Programming a computer is the act of building up a large number of instructions for a machine to follow based on ‘primitive’ operations and underlying libraries. These instructions or ‘algorithms’ are always computed rigorously, which is occasionally not what we intended. Thus ‘bugs’ may interfere with the user’s objectives, but they will not harm the machine itself (although they can occasionally damage peripherals). The machine is simply following the steps that it was told in a deterministic manner.
Underneath, the computer manipulates ‘data’, which itself has to fit to a predefined format. Data stored in a computer is a symbolic placeholder for things that exist in the real world. It doesn’t really exist, but it can be used to track and analyse the world around us.
As such software can be viewed as a ‘system’, whose set of instructions is ‘formal’. We can’t just create any arbitrary collection of bits and expect it to run, the computer will reject the code or data if it isn’t structured properly.
Mathematics, in its simplest sense, is the study of ‘abstract’ formal systems. Mathematicians create sets of ‘primitives’ that act on abstract mathematical ‘objects’. Collectively, the primitives are used to express relationships between the objects that are rigorous, often these can be combined together to form ‘theorems’ and algorithms. That is, for any mathematics to be valid, it must conform to strict formal rules. Mathematical objects exist only in the abstract sense, although they are often used symbolically to relate back to real things in this world. Doing so allows us to explain or predict the way things are working around us. There are many domains that attempt to model the real world by applying mathematics including statistics, physics, economics and most other sciences.

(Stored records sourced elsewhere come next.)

<file path="config.mk">
export PLATFORM = sky130hd
export DESIGN_NAME = byte_stuffed_frame_receiver_core_flat
export DESIGN_NICKNAME = d
export VERILOG_FILES = /design/src/design/bsfr_pkg.sv /design/src/design/bsfr_in_if.sv /design/src/design/bsfr_out_if.sv /design/src/design/byte_stuffed_frame_receiver_core.sv /design/src/design/bsfr_ram.sv /design/src/design/bsfr_dp.sv /design/src/design/bsfr_ctrl.sv /design/src/flat_wrapper.sv
export SDC_FILE = /design/constraint.sdc
export NUM_CORES = 1
export LEC_CHECK = 0
export BUFFER_PORTS_ARGS = -buffer_cell sky130_fd_sc_hd__buf_2
export CAP_MARGIN = 20
export CORE_MARGIN = 8
export CORE_UTILIZATION = 45
export DETAILED_ROUTE_END_ITERATION = 10
export PLACE_DENSITY_LB_ADDON = 0.15
export SLEW_MARGIN = 20
export SYNTH_ARGS = -nofsm -noshare
export SYNTH_HDL_FRONTEND = slang
export SYNTH_HIERARCHICAL = 1
export SYNTH_SLANG_ARGS = --single-unit
</file>
<file path="constraint.sdc">
create_clock -name i_clk -period 6.6 [get_ports i_clk]
set_input_delay 1.98 -clock i_clk [delete_from_list [all_inputs] [get_ports i_clk]]
set_output_delay 1.98 -clock i_clk [all_outputs]
set_load 0.005 [all_outputs]
</file>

Both mathematics and computer languages are primarily about formal systems. They both allow us to build up the underlying primitives into larger components such as theorems or libraries. They both exist away from the real world, and their utility comes from mapping them back. The underlying most expressive formal system for computers is the Turing Machine. Within this context we often create other more specific systems like programming languages or applications. Turing Machines also exist within mathematics, however they are not the most expressive formal system that is known. There are larger formal systems that encompass Turing Machines. As such we can see that the formal systems within computers are a subset of those within mathematics.
An interesting difference is that mathematics is completely abstract. It can be written down in a serialized fashion, but it is not otherwise tangible. Software however runs on physical machines, that are derived from the mechanization started by the industrial revolution. Internally software might be abstract, but externally the computers on which it runs are subject to real world issues like electricity, temperature and moisture. In this way software manages to bridge the gap between our abstract thoughts and the real world around us. Software also often interfaces directly with users who are creating new input or trying to analyse what is already known.

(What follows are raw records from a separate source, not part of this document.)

$ cat src/sv/rgb_pwm_led_rainbow_driver_defines.svh
// assertion macros for the rgb pwm led rainbow driver
`ifndef RGB_PWM_LED_RAINBOW_DRIVER_DEFINES_SVH
`define RGB_PWM_LED_RAINBOW_DRIVER_DEFINES_SVH

`ifndef ASSERT_OFF
`define CHK_ALWAYS(lbl, prop, msg) \
    lbl: assert property (@(posedge clk) disable iff (!rst_n) (prop)) else $error(msg);
`define CHK_NEXT(lbl, ante, cons, msg) \
    lbl: assert property (@(posedge clk) disable iff (!rst_n) (ante) |=> (cons)) \
        else $error(msg);
`else
`define CHK_ALWAYS(lbl, prop, msg)
`define CHK_NEXT(lbl, ante, cons, msg)
`endif

`endif

$ cat src/sv/rgbpwm_pkg.sv
// shared constants, codes and helpers for the rgb pwm led rainbow driver
package rgbpwm_pkg;

    localparam int CNT_W    = 16;
    localparam int PERIOD_W = 16;
    localparam int LVL_W    = 8;
    localparam int SCL_W    = CNT_W + LVL_W;

    localparam logic [PERIOD_W-1:0] PERIOD_RESET = PERIOD_W'(20000);
    localparam logic [LVL_W-1:0]    LVL_FULL     = LVL_W'(255);
    localparam logic [LVL_W-1:0]    LVL_ZERO     = '0;

    localparam logic [1:0] MODE_TICK    = 2'd0;
    localparam logic [1:0] MODE_SET     = 2'd1;
    localparam logic [1:0] MODE_RAINBOW = 2'd2;

    localparam logic [2:0] PH_NONE    = 3'd0;
    localparam logic [2:0] PH_RED     = 3'd1;
    localparam logic [2:0] PH_YELLOW  = 3'd2;
    localparam logic [2:0] PH_GREEN   = 3'd3;
    localparam logic [2:0] PH_CYAN    = 3'd4;
    localparam logic [2:0] PH_BLUE    = 3'd5;
    localparam logic [2:0] PH_MAGENTA = 3'd6;

    typedef logic [LVL_W-1:0] level_t;

    function automatic logic [CNT_W-1:0] counter_top(input logic [PERIOD_W-1:0] p);
        logic [CNT_W+PERIOD_W-1:0] pw;
        logic [CNT_W+PERIOD_W-1:0] mx;
        pw = (CNT_W+PERIOD_W)'(p);
        mx = (CNT_W+PERIOD_W)'({CNT_W{1'b1}});
        return (pw < mx) ? CNT_W'(pw) : CNT_W'(mx);
    endfunction

endpackage

$ cat src/sv/rgb_pwm_led_rainbow_driver.sv
// three-channel pwm led driver with rainbow fade, top level
// Takes one item per clock while the receiver takes results (out_ready): mode 0 is one
// timer tick, mode 1 loads new red/green/blue levels, mode 2 starts the rainbow fade.
// Every item yields exactly one result, carried from the input register to the result
// register that presents it, and items may follow back to back while results are taken.
// Each channel goes dark when the period
// counter reaches floor(top * level / 255); the product top * level is kept in a
// register per channel and refreshed whenever a level or pwm_period changes, and the
// counter is tracked alongside as counter * 255, so the per-tick check is two compares.
// pwm_period (cfg_we/cfg_wdata) must only be written while no item is in flight.
`include "rgb_pwm_led_rainbow_driver_defines.svh"

module rgb_pwm_led_rainbow_driver
(
    input  logic        clk,
    input  logic        rst_n,
    input  logic        cfg_we,
    input  logic [15:0] cfg_wdata,
    input  logic        in_valid,
    output logic        in_ready,
    input  logic [1:0]  mode,
    input  logic [7:0]  red_level,
    input  logic [7:0]  green_level,
    input  logic [7:0]  blue_level,
    output logic        out_valid,
    input  logic        out_ready,
    output logic        red_lit,
    output logic        green_lit,
    output logic        blue_lit,
    output logic        period_end,
    output logic [2:0]  fade_phase
);

    localparam int CNT_W = rgbpwm_pkg::CNT_W;
    localparam int SCL_W = rgbpwm_pkg::SCL_W;

    // input register
    logic                  s1_valid_reg;
    logic [1:0]            s1_mode_reg;
    rgbpwm_pkg::level_t    s1_lvl_reg [3];

    // result register
    logic                  out_valid_reg;
    logic [2:0]            out_lit_reg;
    logic                  out_pend_reg;
    logic [2:0]            out_phase_reg;

    // block state
    logic [15:0]           period_reg;
    logic [CNT_W-1:0]      cnt_reg, cnt_next;
    logic [SCL_W-1:0]      scl_reg, scl_next;
    rgbpwm_pkg::level_t    lvl_reg [3];
    rgbpwm_pkg::level_t    lvl_next [3];
    logic [2:0]            lit_reg, lit_next;
    logic                  act_reg, act_next;
    logic [2:0]            phase_reg, phase_next;
    rgbpwm_pkg::level_t    rb_reg [3];
    rgbpwm_pkg::level_t    rb_next [3];
    logic [SCL_W-1:0]      prod_reg [3];
    logic [SCL_W-1:0]      prod_next [3];

    logic                  adv;
    logic                  fire;
    logic                  pend;
    logic                  show;
    rgbpwm_pkg::level_t    show_lvl [3];
    logic [CNT_W-1:0]      top;
    logic [CNT_W-1:0]      top_next;
    logic [SCL_W:0]        lo_bound;
    logic [SCL_W:0]        hi_bound;
    logic [2:0]            hit;

    assign adv      = !out_valid_reg || out_ready;
    assign fire     = s1_valid_reg && adv;
    assign in_ready = !s1_valid_reg || adv;

    assign top      = rgbpwm_pkg::counter_top(period_reg);
    assign top_next = cfg_we ? rgbpwm_pkg::counter_top(cfg_wdata) : top;

    // compare hit when 255*(cnt+1) <= top*level < 255*(cnt+2)
    assign lo_bound = {1'b0, scl_reg} + (SCL_W+1)'(255);
    assign hi_bound = {1'b0, scl_reg} + (SCL_W+1)'(510);

    always_comb
    begin
        for (int i = 0; i < 3; i++)
        begin
            hit[i] = (lo_bound <= {1'b0, prod_reg[i]}) && ({1'b0, prod_reg[i]} < hi_bound)
                     && (lvl_reg[i] != rgbpwm_pkg::LVL_ZERO)
                     && (lvl_reg[i] != rgbpwm_pkg::LVL_FULL);
        end
    end

    always_comb
    begin
        cnt_next   = cnt_reg;
        scl_next   = scl_reg;
        lvl_next   = lvl_reg;
        lit_next   = lit_reg;
        act_next   = act_reg;
        phase_next = phase_reg;
        rb_next    = rb_reg;
        pend       = 1'b0;
        show       = 1'b0;
        show_lvl   = lvl_reg;
        if (fire)
        begin
            unique case (s1_mode_reg)
                rgbpwm_pkg::MODE_TICK:
                begin
                    if (cnt_reg >= top)
                    begin
                        pend     = 1'b1;
                        cnt_next = '0;
                        scl_next = '0;
                        for (int i = 0; i < 3; i++)
                        begin
                            lit_next[i] = (lvl_reg[i] != rgbpwm_pkg::LVL_ZERO);
                        end
                        if (act_reg)
                        begin
                            unique case (phase_reg)
                                rgbpwm_pkg::PH_RED:
                                begin
                                    show = 1'b1;
                                    show_lvl[0] = rgbpwm_pkg::LVL_FULL;
                                    show_lvl[2] = rgbpwm_pkg::LVL_ZERO;
                                    if (rb_reg[1] != rgbpwm_pkg::LVL_FULL)
                                    begin
                                        rb_next[1]  = rb_reg[1] + 8'd1;
                                        show_lvl[1] = rb_reg[1] + 8'd1;
                                    end
                                    else
                                    begin
                                        phase_next  = rgbpwm_pkg::PH_YELLOW;
                                        show_lvl[1] = rgbpwm_pkg::LVL_FULL;
                                    end
                                end
                                rgbpwm_pkg::PH_YELLOW:
                                begin
                                    show = 1'b1;
                                    show_lvl[1] = rgbpwm_pkg::LVL_FULL;
                                    show_lvl[2] = rgbpwm_pkg::LVL_ZERO;
                                    if (rb_reg[0] != rgbpwm_pkg::LVL_ZERO)
                                    begin
                                        rb_next[0]  = rb_reg[0] - 8'd1;
                                        show_lvl[0] = rb_reg[0] - 8'd1;
                                    end
                                    else
                                    begin
                                        phase_next  = rgbpwm_pkg::PH_GREEN;
                                        show_lvl[0] = rgbpwm_pkg::LVL_ZERO;
                                    end
                                end
                                rgbpwm_pkg::PH_GREEN:
                                begin
                                    show = 1'b1;
                                    show_lvl[0] = rgbpwm_pkg::LVL_ZERO;
                                    show_lvl[1] = rgbpwm_pkg::LVL_FULL;
                                    if (rb_reg[2] != rgbpwm_pkg::LVL_FULL)
                                    begin
                                        rb_next[2]  = rb_reg[2] + 8'd1;
                                        show_lvl[2] = rb_reg[2] + 8'd1;
                                    end
                                    else
                                    begin
                                        phase_next  = rgbpwm_pkg::PH_CYAN;
                                        show_lvl[2] = rgbpwm_pkg::LVL_FULL;
                                    end
                                end
                                rgbpwm_pkg::PH_CYAN:
                                begin
                                    show = 1'b1;
                                    show_lvl[0] = rgbpwm_pkg::LVL_ZERO;
                                    show_lvl[2] = rgbpwm_pkg::LVL_FULL;
                                    if (rb_reg[1] != rgbpwm_pkg::LVL_ZERO)
                                    begin
                                        rb_next[1]  = rb_reg[1] - 8'd1;
                                        show_lvl[1] = rb_reg[1] - 8'd1;
                                    end
                                    else
                                    begin
                                        phase_next  = rgbpwm_pkg::PH_BLUE;
                                        show_lvl[1] = rgbpwm_pkg::LVL_ZERO;
                                    end
                                end
                                rgbpwm_pkg::PH_BLUE:
                                begin
                                    show = 1'b1;
                                    show_lvl[1] = rgbpwm_pkg::LVL_ZERO;
                                    show_lvl[2] = rgbpwm_pkg::LVL_FULL;
                                    if (rb_reg[0] != rgbpwm_pkg::LVL_FULL)
                                    begin
                                        rb_next[0]  = rb_reg[0] + 8'd1;
                                        show_lvl[0] = rb_reg[0] + 8'd1;
                                    end
                                    else
                                    begin
                                        phase_next  = rgbpwm_pkg::PH_MAGENTA;
                                        show_lvl[0] = rgbpwm_pkg::LVL_FULL;
                                    end
                                end
                                rgbpwm_pkg::PH_MAGENTA:
                                begin
                                    show = 1'b1;
                                    show_lvl[0] = rgbpwm_pkg::LVL_FULL;
                                    show_lvl[1] = rgbpwm_pkg::LVL_ZERO;
                                    if (rb_reg[2] != rgbpwm_pkg::LVL_ZERO)
                                    begin
                                        rb_next[2]  = rb_reg[2] - 8'd1;
                                        show_lvl[2] = rb_reg[2] - 8'd1;
                                    end
                                    else
                                    begin
                                        phase_next  = rgbpwm_pkg::PH_RED;
                                        show_lvl[2] = rgbpwm_pkg::LVL_ZERO;
                                    end
                                end
                                default:
                                begin
                                end
                            endcase
                        end
                    end
                    else
                    begin
                        cnt_next = cnt_reg + CNT_W'(1);
                        scl_next = scl_reg + SCL_W'(255);
                        for (int i = 0; i < 3; i++)
                        begin
                            if (hit[i])
                            begin
                                lit_next[i] = 1'b0;
                            end
                        end
                    end
                end
                rgbpwm_pkg::MODE_SET:
                begin
                    show     = 1'b1;
                    show_lvl = s1_lvl_reg;
                end
                rgbpwm_pkg::MODE_RAINBOW:
                begin
                    act_next    = 1'b1;
                    phase_next  = rgbpwm_pkg::PH_RED;
                    rb_next[0]  = rgbpwm_pkg::LVL_FULL;
                    rb_next[1]  = rgbpwm_pkg::LVL_ZERO;
                    rb_next[2]  = rgbpwm_pkg::LVL_ZERO;
                    show        = 1'b1;
                    show_lvl[0] = rgbpwm_pkg::LVL_FULL;
                    show_lvl[1] = rgbpwm_pkg::LVL_ZERO;
                    show_lvl[2] = rgbpwm_pkg::LVL_ZERO;
                end
                default:
                begin
                end
            endcase
        end
        if (show)
        begin
            lvl_next = show_lvl;
            cnt_next = '0;
            scl_next = '0;
            for (int i = 0; i < 3; i++)
            begin
                lit_next[i] = (show_lvl[i] != rgbpwm_pkg::LVL_ZERO);
            end
        end
    end

    // top*level per channel, kept in step with levels and pwm_period
    always_comb
    begin
        for (int i = 0; i < 3; i++)
        begin
            prod_next[i] = SCL_W'(top_next) * SCL_W'(lvl_next[i]);
        end
    end

    always_ff @(posedge clk or negedge rst_n)
    begin
        if (!rst_n)
        begin
            s1_valid_reg  <= 1'b0;
            out_valid_reg <= 1'b0;
            period_reg    <= rgbpwm_pkg::PERIOD_RESET;
            cnt_reg       <= '0;
            scl_reg       <= '0;
            lit_reg       <= '0;
            act_reg       <= 1'b0;
            phase_reg     <= rgbpwm_pkg::PH_NONE;
            for (int i = 0; i < 3; i++)
            begin
                lvl_reg[i]  <= '0;
                rb_reg[i]   <= '0;
                prod_reg[i] <= '0;
            end
        end
        else
        begin
            if (in_ready)
            begin
                s1_valid_reg <= in_valid;
            end
            if (adv)
            begin
                out_valid_reg <= s1_valid_reg;
            end
            if (cfg_we)
            begin
                period_reg <= cfg_wdata;
            end
            cnt_reg   <= cnt_next;
            scl_reg   <= scl_next;
            lit_reg   <= lit_next;
            act_reg   <= act_next;
            phase_reg <= phase_next;
            lvl_reg   <= lvl_next;
            rb_reg    <= rb_next;
            prod_reg  <= prod_next;
        end
    end

    always_ff @(posedge clk)
    begin
        if (in_valid && in_ready)
        begin
            s1_mode_reg   <= mode;
            s1_lvl_reg[0] <= red_level;
            s1_lvl_reg[1] <= green_level;
            s1_lvl_reg[2] <= blue_level;
        end
        if (fire)
        begin
            out_lit_reg   <= lit_next;
            out_pend_reg  <= pend;
            out_phase_reg <= phase_next;
        end
    end

    assign out_valid  = out_valid_reg;
    assign red_lit    = out_lit_reg[0];
    assign green_lit  = out_lit_reg[1];
    assign blue_lit   = out_lit_reg[2];
    assign period_end = out_pend_reg;
    assign fade_phase = out_phase_reg;

    `CHK_ALWAYS(a_prod_red, prod_reg[0] == SCL_W'(top) * SCL_W'(lvl_reg[0]), "red product stale")
    `CHK_ALWAYS(a_prod_blue, prod_reg[2] == SCL_W'(top) * SCL_W'(lvl_reg[2]), "blue product stale")
    `CHK_ALWAYS(a_scaled_cnt, scl_reg == SCL_W'(cnt_reg) * SCL_W'(255), "scaled counter off")
    `CHK_ALWAYS(a_phase_act, act_reg == (phase_reg != rgbpwm_pkg::PH_NONE), "phase vs active")
    `CHK_NEXT(a_out_hold, out_valid_reg && !out_ready, out_valid_reg, "result dropped")

endmodule

$ cat config.mk
export PLATFORM = sky130hd
export DESIGN_NAME = rgb_pwm_led_rainbow_driver
export DESIGN_NICKNAME = d
export VERILOG_FILES = /design/src/sv/rgbpwm_pkg.sv /design/src/sv/rgb_pwm_led_rainbow_driver.sv
export VERILOG_INCLUDE_DIRS = /design/src /design/src/sv
export SDC_FILE = /design/constraint.sdc
export NUM_CORES = 1
export LEC_CHECK = 0
export ABC_CLOCK_PERIOD_IN_PS = 10000
export BUFFER_PORTS_ARGS = -buffer_cell sky130_fd_sc_hd__buf_4
export CAP_MARGIN = 20
export CELL_PAD_IN_SITES_DETAIL_PLACEMENT = 0
export CELL_PAD_IN_SITES_GLOBAL_PLACEMENT = 1
export CORE_MARGIN = 8
export CORE_UTILIZATION = 40
export CTS_CLUSTER_SIZE = 30
export DETAILED_ROUTE_END_ITERATION = 10
export MAX_ROUTING_LAYER = met4
export PLACE_DENSITY = 0.72
export SYNTH_ARGS = -nofsm -noshare
export SYNTH_HDL_FRONTEND = slang
export SYNTH_SLANG_ARGS = --single-unit
$ cat constraint.sdc
create_clock -name clk -period 10 [get_ports clk]
set_input_delay 2 -clock clk [delete_from_list [all_inputs] [get_ports clk]]
set_output_delay 2 -clock clk [all_outputs]
set_load 0.005 [all_outputs]
# Word-level counts from Yosys, hierarchy flattened
# Cells that the tools add are included.
op_classes:
  addsub: 10
  n_mul: 3
  order_cmp: 9
  eq_ne: 25
  mux: 59
  n_reduce_logical: 35
op_table:
  columns: ["cell", "count"]
  rows:
  - ["2-to-1 mux 24 bit", 10]
  - ["one-hot mux 24 bit (6 select lines)", 1]
  - ["2-to-1 mux 16 bit", 7]
  - ["2-to-1 mux 8 bit", 12]
  - ["<= comparator 25 x 24 -> 1 bit", 3]
  - ["less-than comparator 24 x 25 -> 1 bit", 3]
  - ["multiplier 16 x 8 -> 24 bit", 3]
  - ["one-hot mux 24 bit (3 select lines)", 1]
  - ["nonzero test 8 bit", 9]
  - ["!= test 8 bit (second input constant)", 6]
  - ["one-hot mux 24 bit (2 select lines)", 1]
  - ["one-hot mux 8 bit (2 select lines)", 3]
  - ["2-to-1 mux 3 bit", 13]
  - ["less-than comparator 16 bit (second input constant)", 2]
  - ["adder 24 x 8 -> 25 bit (second input constant)", 1]
  - ["adder 24 x 9 -> 25 bit (second input constant)", 1]
  - ["adder 24 x 8 -> 24 bit (second input constant)", 1]
  - ["adder 8 x 1 -> 8 bit (second input constant)", 3]
  - ["subtractor 8 x 1 -> 8 bit (second input constant)", 3]
  - ["AND reduction 7 bit", 3]
  - ["!= test 3 bit (second input constant)", 6]
  - ["one-hot mux 3 bit (6 select lines)", 1]
  - ["adder 16 x 1 -> 16 bit (second input constant)", 1]
  - [">= comparator 16 bit", 1]
  - ["18 further kinds", 46]
totals:
  register_bits: 218
  in_bits: 47
  out_inout_bits: 9
  word_cells: 165

# Logic depth before layout (Yosys ltp)
depth:
  word_depth: 10
  depth_mapped: 32
  mapped_depth_nobuf: 29

# Worst setup path after synthesis
# Ideal clock, no wire load.
synth_timing:
  path_kind: "input to register"
  start: "input port out_ready"
  end: "register prod_reg[71] in the netlist's numbering"
  setup_ns: 0.080
  arrival_time_ns: 7.907
  required_time_ns: 9.920
  path_slack_ns: 2.013
  path_stages: 25
  n_path_buf: 1
  path_cell_list: "nand2b_1 nand2_1 inv_1 nand2b_1 nor2_1 buf_2 mux2i_1 or2_2 fa_1 fa_1 inv_1 fa_1 inv_1 fa_1 inv_1 ha_1 o21a_1 o31a_1 o41ai_1 o221ai_1 a31oi_1 o211ai_1 a31o_2 a21oi_1 xnor2_1"
synth_lines:
  columns: ["item", "line_no", "text"]
  rows:
  - ["start, declared", "rgb_pwm_led_rainbow_driver.sv:26", "input logic out_ready,"]
  - ["end signal, assigned", "rgb_pwm_led_rainbow_driver.sv:321", "prod_reg <= prod_next;"]
  - ["end, declared", "rgb_pwm_led_rainbow_driver.sv:59", "logic [SCL_W-1:0] prod_reg [3];"]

Given the relationship, software is a form of applied mathematics. Its formal systems share all of the abstract qualities of mathematical formal systems, and the underlying data is essentially various mathematical objects. Building up software on a computer is similar to building up theorems or algorithms within a branch of mathematics. Both mathematics and computers have issues when getting mapped back to reality, since they are at best ‘approximations’ to the world around them.
Software development has been underway for at least five decades, and as such has built up a large base of existing code, knowledge and libraries. The many partial sub-systems of software, like operating systems or domain specific languages can help to hide its underlying mathematical nature, particularly when crafting graphical user interfaces, but ultimately a strong understanding of mathematics helps considerably in understanding and structuring new parts for systems. There are some aspects of programming that are non-mathematical, such as styling an interface or the content of an image, but for the rest of software development having a good sense of mathematics and logic aid in being able to craft elegant, correct and consistent instructions.

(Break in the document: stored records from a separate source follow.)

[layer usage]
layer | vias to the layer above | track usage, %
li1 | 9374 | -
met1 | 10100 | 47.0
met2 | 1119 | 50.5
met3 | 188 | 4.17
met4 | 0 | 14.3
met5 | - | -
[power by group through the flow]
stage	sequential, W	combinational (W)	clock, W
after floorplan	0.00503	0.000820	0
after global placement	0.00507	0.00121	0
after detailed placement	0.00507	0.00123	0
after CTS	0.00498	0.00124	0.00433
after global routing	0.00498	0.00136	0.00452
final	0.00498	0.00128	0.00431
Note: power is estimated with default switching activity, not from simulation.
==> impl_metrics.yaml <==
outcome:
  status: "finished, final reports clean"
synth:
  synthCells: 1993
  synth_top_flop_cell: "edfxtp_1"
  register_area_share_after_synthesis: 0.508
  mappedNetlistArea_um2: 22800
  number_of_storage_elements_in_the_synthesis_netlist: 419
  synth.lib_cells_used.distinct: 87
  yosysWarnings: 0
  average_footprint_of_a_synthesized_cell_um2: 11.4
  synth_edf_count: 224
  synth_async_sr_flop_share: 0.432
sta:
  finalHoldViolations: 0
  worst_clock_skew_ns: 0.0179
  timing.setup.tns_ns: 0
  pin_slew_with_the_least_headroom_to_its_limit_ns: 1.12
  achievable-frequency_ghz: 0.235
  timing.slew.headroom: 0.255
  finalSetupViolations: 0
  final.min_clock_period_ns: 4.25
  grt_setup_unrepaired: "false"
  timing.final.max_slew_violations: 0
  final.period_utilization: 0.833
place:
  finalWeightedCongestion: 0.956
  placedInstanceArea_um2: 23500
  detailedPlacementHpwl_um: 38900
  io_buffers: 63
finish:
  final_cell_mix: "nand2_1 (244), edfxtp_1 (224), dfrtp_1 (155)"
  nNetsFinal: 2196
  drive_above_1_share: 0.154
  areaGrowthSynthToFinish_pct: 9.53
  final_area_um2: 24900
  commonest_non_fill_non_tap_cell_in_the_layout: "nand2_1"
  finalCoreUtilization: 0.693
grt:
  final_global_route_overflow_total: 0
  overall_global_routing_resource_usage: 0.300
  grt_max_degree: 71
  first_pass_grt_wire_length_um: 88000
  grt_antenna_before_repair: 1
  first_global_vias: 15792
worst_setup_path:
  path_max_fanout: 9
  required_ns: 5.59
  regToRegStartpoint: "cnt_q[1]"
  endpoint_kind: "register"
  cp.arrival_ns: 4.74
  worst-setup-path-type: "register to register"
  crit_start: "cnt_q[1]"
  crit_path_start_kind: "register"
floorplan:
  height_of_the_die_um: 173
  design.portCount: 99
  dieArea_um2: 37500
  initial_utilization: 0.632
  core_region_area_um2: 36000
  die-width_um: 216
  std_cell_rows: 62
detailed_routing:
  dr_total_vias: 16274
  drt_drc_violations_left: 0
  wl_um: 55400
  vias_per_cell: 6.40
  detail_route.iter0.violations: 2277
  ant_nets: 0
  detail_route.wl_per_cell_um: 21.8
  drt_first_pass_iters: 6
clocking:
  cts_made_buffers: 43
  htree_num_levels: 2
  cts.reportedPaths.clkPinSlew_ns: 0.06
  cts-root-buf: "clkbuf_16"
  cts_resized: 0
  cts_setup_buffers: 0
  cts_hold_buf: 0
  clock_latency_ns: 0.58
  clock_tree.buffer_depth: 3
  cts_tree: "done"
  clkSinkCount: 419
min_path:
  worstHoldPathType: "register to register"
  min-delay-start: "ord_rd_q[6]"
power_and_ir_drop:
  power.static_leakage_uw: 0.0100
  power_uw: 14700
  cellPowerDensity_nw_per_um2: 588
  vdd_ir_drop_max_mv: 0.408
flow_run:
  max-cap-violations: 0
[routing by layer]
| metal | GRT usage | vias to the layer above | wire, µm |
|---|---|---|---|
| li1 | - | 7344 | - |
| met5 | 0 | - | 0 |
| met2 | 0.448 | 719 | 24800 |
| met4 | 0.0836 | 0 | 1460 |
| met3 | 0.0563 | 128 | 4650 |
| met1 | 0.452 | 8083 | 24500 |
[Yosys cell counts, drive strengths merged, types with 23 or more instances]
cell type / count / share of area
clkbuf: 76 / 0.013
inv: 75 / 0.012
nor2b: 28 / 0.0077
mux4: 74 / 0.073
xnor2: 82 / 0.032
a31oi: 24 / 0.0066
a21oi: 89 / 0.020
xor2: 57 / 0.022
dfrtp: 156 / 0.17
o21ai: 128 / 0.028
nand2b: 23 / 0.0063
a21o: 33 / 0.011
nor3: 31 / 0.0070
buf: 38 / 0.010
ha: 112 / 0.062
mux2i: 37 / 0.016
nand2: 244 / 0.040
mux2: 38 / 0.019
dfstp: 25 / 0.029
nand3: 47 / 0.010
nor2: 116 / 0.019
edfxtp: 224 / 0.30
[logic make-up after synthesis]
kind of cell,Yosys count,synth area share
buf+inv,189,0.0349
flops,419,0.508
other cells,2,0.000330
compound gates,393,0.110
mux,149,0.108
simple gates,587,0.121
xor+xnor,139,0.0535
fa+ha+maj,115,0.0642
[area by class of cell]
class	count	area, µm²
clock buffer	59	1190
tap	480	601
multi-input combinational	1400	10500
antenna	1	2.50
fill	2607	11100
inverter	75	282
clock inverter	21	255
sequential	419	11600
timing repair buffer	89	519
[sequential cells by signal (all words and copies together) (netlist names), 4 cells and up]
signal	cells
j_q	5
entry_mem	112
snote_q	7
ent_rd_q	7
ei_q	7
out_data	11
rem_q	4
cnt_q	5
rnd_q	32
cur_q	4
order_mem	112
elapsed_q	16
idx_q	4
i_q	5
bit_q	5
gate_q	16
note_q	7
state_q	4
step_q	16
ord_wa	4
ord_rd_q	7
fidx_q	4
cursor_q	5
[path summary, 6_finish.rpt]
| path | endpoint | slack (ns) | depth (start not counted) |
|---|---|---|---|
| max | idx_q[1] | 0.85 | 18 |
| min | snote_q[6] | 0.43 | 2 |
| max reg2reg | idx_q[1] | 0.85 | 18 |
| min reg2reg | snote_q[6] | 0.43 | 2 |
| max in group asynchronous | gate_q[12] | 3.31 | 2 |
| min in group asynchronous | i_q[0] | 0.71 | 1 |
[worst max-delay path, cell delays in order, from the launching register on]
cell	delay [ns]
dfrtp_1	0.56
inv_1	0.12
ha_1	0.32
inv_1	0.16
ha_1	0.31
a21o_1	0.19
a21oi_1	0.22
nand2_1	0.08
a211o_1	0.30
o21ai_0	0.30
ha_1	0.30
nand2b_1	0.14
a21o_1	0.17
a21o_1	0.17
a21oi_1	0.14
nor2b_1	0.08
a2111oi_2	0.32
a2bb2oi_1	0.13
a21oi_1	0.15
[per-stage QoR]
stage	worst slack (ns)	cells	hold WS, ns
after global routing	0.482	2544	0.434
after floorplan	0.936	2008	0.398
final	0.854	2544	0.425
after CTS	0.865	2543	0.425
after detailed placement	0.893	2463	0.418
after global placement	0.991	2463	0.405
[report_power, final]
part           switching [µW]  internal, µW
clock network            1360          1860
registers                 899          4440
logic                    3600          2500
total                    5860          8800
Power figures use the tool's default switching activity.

Since software is an applied branch of mathematics, it is clear that not all code is intrinsically mathematics, but realistically what isn’t lies only within the intersection between the machine and the user. That is, whatever irrational or illogical adaptations are needed to make the system more usable for people, is non-mathematical. The rest of the system however, if well-written (and possibly elegant) is a formal system like the many that are known in other branches of mathematics.